Consider the listing below. Extract exactly the lines from the line containing "export IMPL_globalRouteTotalUtil_pct=13.6" to the line containing "export IMPL_fp_dieArea_sq_um=56100", both included.
(Extracted material Opens)
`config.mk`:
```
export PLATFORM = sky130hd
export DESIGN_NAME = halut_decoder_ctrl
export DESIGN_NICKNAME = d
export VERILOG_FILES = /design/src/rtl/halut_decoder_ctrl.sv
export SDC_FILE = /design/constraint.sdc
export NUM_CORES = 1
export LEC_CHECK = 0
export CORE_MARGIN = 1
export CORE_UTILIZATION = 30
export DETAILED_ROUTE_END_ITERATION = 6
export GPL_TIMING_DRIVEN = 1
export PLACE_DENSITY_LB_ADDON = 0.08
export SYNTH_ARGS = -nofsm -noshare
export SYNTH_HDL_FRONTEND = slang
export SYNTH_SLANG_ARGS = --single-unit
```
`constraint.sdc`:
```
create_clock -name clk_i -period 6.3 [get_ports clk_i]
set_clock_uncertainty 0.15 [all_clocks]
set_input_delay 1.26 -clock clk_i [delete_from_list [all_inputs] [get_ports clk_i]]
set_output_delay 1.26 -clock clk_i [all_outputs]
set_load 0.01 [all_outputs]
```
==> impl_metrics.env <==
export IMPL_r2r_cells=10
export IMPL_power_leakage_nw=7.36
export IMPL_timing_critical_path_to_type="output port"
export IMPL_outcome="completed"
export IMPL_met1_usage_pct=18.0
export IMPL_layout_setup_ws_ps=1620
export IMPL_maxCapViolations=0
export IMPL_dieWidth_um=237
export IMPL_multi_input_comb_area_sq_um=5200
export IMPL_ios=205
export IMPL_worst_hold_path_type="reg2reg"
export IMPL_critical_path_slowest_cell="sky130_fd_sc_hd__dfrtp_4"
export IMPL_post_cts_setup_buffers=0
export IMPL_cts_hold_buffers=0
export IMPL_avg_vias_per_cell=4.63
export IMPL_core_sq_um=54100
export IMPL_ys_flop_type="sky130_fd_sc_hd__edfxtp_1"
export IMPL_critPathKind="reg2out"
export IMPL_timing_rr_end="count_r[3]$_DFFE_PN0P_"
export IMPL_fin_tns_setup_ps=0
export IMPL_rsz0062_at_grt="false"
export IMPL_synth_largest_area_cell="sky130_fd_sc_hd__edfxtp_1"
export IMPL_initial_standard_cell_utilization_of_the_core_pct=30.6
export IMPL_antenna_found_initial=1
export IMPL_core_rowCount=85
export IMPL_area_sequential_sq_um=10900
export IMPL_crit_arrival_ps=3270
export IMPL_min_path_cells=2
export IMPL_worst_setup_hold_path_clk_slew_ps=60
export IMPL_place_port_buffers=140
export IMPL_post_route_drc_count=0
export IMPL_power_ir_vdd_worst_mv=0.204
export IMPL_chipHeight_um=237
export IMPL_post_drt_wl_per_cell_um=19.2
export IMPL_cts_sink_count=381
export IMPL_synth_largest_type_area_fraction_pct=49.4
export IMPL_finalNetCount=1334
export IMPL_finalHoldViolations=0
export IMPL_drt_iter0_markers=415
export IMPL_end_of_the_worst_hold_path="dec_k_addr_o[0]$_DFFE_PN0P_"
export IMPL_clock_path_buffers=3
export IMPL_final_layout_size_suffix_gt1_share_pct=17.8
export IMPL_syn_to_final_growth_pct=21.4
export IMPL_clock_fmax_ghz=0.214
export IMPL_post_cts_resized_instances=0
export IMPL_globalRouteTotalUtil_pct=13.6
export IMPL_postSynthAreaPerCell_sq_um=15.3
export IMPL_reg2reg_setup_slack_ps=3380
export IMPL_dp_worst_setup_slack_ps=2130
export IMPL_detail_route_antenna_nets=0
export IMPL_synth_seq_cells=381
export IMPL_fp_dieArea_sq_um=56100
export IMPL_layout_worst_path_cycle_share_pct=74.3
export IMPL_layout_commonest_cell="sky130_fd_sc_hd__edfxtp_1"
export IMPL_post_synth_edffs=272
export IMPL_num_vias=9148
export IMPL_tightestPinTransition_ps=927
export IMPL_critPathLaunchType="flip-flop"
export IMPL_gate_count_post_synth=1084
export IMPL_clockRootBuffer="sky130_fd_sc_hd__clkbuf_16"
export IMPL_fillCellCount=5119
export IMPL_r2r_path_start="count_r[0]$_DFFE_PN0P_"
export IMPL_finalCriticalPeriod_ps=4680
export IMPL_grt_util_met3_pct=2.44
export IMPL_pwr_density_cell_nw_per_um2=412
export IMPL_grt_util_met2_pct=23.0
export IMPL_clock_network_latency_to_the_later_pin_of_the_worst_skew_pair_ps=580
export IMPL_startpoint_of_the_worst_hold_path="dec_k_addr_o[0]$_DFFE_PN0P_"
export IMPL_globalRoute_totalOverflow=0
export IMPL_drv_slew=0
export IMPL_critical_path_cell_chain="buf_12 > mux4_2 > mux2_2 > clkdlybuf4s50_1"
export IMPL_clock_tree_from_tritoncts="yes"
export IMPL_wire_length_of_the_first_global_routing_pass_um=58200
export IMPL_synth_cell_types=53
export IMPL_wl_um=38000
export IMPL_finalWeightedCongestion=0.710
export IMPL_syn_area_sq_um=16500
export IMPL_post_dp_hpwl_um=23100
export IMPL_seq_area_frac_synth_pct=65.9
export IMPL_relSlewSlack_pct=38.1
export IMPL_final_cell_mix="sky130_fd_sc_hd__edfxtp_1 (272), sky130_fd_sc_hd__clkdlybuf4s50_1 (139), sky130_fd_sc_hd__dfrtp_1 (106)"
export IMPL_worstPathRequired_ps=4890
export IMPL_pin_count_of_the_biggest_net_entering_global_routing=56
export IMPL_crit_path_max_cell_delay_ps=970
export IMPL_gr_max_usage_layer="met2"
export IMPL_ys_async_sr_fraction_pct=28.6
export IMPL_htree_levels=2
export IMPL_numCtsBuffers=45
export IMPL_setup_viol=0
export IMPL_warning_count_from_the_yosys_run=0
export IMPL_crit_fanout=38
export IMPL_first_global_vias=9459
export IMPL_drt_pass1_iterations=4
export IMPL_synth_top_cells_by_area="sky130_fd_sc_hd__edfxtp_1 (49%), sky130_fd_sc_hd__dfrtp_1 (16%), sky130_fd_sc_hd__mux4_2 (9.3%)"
(Extracted material Closes)
* _Answer to this problem_
export IMPL_globalRouteTotalUtil_pct=13.6
export IMPL_postSynthAreaPerCell_sq_um=15.3
export IMPL_reg2reg_setup_slack_ps=3380
export IMPL_dp_worst_setup_slack_ps=2130
export IMPL_detail_route_antenna_nets=0
export IMPL_synth_seq_cells=381
export IMPL_fp_dieArea_sq_um=56100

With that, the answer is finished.